What is needed — When "setup" occurs in a line of the material, copy that line.

Source records —
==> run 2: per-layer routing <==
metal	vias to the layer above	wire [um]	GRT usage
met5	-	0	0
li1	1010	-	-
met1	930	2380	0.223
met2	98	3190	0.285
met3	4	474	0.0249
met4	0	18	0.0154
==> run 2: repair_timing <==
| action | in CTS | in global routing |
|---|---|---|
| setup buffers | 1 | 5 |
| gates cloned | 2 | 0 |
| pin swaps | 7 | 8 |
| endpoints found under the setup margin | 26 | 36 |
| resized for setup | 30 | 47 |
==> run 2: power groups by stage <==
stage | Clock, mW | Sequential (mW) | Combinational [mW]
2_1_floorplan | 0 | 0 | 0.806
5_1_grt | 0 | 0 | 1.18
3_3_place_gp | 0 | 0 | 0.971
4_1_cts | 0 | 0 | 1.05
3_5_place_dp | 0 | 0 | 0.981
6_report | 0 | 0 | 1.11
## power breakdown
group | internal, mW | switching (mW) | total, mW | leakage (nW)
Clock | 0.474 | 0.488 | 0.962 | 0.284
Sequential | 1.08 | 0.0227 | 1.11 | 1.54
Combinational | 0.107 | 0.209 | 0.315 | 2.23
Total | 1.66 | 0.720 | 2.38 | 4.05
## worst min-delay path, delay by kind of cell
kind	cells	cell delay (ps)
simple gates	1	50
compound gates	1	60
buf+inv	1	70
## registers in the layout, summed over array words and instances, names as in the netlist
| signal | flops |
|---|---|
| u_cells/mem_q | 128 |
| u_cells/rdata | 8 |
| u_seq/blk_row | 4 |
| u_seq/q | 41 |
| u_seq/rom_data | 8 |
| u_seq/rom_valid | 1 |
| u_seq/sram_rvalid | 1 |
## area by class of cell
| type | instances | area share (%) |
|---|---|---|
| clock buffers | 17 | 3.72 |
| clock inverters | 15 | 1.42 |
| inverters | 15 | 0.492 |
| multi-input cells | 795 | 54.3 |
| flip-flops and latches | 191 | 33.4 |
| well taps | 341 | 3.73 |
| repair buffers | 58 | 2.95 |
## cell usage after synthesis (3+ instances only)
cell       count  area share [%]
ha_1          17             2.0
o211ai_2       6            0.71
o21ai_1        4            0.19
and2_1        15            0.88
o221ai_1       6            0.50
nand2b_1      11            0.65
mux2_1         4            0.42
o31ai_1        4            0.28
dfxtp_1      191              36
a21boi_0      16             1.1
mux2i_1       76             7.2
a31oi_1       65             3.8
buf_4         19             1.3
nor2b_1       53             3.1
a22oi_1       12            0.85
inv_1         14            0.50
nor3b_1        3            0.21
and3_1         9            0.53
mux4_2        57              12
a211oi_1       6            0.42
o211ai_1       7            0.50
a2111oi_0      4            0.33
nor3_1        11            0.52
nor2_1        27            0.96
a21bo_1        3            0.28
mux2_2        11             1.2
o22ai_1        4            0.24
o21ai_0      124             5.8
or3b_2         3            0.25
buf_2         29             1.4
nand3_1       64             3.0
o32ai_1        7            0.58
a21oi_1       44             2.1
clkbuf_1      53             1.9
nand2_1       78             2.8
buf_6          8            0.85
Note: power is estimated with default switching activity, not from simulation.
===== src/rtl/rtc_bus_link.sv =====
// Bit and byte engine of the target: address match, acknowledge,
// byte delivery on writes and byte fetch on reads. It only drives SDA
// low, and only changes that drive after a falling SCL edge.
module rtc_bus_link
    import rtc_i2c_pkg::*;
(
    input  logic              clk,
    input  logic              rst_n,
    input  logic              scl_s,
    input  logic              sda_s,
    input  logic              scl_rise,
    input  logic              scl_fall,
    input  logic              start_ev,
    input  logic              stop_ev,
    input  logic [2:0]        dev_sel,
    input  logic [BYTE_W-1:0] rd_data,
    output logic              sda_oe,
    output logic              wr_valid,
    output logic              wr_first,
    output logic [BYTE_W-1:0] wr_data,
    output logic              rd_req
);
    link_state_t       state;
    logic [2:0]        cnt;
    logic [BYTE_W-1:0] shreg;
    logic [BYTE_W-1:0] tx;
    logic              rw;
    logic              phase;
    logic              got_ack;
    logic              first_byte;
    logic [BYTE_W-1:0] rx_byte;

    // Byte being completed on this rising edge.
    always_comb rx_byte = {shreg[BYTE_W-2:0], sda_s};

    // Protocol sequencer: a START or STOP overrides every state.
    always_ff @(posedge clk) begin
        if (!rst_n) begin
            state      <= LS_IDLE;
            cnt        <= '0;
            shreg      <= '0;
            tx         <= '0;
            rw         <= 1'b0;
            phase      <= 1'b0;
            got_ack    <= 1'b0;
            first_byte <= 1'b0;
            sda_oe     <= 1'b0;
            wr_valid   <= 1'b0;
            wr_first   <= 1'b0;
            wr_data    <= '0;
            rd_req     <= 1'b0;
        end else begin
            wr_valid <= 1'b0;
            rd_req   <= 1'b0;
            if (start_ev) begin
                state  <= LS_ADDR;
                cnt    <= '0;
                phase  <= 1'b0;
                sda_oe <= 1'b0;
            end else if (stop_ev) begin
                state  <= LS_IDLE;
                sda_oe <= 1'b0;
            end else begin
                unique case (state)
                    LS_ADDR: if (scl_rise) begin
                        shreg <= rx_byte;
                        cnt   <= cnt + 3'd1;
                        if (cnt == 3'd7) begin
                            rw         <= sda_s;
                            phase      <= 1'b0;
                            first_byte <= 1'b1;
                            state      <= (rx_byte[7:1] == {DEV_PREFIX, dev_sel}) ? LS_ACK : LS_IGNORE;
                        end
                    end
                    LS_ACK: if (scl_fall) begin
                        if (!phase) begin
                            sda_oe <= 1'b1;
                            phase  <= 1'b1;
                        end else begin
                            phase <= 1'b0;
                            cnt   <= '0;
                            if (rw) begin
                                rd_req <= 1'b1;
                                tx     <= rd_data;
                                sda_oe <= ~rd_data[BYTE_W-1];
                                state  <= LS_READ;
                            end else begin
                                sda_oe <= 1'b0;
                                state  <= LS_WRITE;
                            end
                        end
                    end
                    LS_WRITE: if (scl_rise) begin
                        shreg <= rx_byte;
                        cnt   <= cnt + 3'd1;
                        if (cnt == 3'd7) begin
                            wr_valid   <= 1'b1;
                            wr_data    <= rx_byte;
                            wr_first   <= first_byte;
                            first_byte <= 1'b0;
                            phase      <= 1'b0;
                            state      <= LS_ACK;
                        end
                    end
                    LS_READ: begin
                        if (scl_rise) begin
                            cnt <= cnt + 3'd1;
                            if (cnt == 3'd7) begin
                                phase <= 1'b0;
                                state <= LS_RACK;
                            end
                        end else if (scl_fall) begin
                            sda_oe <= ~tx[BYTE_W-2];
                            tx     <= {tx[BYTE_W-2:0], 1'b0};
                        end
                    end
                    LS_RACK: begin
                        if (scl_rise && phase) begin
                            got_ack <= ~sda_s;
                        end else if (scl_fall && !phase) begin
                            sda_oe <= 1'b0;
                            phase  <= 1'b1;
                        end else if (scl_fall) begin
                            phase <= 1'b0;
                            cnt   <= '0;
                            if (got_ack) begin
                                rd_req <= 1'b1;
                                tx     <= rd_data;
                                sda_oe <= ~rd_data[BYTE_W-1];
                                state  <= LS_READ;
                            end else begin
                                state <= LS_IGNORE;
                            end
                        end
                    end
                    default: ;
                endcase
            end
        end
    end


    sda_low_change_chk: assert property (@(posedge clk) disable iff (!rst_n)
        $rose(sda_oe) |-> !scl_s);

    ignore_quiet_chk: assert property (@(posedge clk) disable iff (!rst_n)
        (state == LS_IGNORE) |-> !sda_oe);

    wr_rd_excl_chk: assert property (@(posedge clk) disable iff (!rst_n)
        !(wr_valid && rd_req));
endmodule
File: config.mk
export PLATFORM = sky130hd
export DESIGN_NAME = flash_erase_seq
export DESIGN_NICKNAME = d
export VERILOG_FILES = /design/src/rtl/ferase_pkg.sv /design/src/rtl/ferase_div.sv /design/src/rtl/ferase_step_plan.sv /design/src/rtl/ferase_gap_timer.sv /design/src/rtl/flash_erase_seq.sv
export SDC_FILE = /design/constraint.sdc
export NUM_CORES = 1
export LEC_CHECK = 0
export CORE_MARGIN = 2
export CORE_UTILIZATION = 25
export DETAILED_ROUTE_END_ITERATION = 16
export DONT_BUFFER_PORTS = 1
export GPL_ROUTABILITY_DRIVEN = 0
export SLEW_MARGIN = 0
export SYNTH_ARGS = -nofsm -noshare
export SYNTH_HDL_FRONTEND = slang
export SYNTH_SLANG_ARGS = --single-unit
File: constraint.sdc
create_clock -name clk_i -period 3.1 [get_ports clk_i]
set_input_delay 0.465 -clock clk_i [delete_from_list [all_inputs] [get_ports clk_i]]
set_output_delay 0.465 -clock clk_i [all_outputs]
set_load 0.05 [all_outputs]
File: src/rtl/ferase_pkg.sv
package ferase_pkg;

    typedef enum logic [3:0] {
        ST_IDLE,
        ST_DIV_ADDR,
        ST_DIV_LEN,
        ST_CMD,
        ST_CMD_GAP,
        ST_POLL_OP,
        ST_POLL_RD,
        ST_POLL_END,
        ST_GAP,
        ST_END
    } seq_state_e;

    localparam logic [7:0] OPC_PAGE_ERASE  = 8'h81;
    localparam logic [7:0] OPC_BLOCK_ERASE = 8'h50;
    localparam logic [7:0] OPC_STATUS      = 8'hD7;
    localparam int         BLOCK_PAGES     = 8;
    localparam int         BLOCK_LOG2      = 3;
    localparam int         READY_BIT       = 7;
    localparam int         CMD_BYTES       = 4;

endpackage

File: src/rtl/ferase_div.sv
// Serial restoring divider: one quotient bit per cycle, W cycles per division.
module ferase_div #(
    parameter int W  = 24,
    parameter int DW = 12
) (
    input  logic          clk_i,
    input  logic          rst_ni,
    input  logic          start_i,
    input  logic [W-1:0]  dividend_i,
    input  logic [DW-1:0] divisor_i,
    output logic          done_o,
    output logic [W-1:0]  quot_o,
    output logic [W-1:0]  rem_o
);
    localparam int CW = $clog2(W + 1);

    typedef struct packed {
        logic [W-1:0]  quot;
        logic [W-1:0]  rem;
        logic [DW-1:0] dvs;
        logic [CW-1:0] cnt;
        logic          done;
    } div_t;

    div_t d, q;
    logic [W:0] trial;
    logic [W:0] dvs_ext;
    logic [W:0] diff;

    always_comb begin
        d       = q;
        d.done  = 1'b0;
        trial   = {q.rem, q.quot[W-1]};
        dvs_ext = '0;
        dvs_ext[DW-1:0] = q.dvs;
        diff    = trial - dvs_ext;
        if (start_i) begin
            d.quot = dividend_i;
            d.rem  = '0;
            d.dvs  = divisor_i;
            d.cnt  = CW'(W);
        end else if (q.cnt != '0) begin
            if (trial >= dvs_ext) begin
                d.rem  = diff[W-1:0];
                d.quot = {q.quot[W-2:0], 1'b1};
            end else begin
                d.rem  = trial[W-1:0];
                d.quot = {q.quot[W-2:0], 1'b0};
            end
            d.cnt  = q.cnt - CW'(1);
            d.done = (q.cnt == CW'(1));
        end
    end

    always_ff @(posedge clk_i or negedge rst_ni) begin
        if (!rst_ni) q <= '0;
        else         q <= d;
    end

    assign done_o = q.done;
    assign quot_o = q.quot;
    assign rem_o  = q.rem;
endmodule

---

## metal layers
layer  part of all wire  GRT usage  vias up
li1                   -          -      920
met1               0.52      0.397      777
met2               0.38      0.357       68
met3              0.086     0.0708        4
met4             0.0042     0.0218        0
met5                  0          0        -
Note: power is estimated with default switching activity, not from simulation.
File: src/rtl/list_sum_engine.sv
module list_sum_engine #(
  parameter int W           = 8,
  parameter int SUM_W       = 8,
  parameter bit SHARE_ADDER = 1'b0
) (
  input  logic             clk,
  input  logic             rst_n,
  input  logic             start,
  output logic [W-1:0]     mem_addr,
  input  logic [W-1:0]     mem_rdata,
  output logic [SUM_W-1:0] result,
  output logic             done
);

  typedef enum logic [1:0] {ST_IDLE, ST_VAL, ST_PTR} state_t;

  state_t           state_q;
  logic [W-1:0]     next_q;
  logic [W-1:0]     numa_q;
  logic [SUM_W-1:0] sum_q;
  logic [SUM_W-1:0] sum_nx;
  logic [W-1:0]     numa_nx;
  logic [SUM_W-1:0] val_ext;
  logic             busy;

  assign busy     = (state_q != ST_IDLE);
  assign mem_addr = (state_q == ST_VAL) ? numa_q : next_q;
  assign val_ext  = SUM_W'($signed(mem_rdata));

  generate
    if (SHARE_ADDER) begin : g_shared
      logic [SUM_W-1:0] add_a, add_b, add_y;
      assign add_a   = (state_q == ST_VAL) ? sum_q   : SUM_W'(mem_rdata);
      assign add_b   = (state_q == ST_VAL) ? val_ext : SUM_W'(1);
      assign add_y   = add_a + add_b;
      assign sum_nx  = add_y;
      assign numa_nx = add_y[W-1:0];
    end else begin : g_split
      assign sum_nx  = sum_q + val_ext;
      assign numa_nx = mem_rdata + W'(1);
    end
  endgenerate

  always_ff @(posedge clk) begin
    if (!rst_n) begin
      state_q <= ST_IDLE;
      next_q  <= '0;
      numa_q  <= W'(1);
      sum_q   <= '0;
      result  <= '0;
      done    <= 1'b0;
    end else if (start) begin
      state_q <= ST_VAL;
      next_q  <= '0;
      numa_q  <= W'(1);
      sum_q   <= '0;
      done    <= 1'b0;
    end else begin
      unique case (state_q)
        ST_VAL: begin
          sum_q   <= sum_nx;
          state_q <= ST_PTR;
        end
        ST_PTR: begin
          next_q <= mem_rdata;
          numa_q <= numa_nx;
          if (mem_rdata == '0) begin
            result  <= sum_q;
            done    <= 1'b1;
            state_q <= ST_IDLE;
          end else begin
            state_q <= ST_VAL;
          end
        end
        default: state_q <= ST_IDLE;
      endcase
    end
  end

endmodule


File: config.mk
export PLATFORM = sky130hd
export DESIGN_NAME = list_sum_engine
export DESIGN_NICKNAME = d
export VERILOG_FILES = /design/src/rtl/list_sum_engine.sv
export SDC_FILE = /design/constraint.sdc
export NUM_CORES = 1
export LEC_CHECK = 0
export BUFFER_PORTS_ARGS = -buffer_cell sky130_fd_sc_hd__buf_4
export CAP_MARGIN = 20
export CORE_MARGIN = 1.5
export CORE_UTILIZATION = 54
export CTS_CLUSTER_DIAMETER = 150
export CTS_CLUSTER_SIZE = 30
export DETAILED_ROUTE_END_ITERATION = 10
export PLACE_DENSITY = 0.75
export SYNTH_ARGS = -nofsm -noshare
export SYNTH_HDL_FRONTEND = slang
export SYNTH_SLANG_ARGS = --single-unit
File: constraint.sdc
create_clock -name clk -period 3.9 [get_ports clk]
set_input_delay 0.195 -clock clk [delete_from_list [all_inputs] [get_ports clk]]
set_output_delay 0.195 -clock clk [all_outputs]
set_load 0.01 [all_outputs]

Problem solution —
| setup buffers | 1 | 5 |
| endpoints found under the setup margin | 26 | 36 |
| resized for setup | 30 | 47 |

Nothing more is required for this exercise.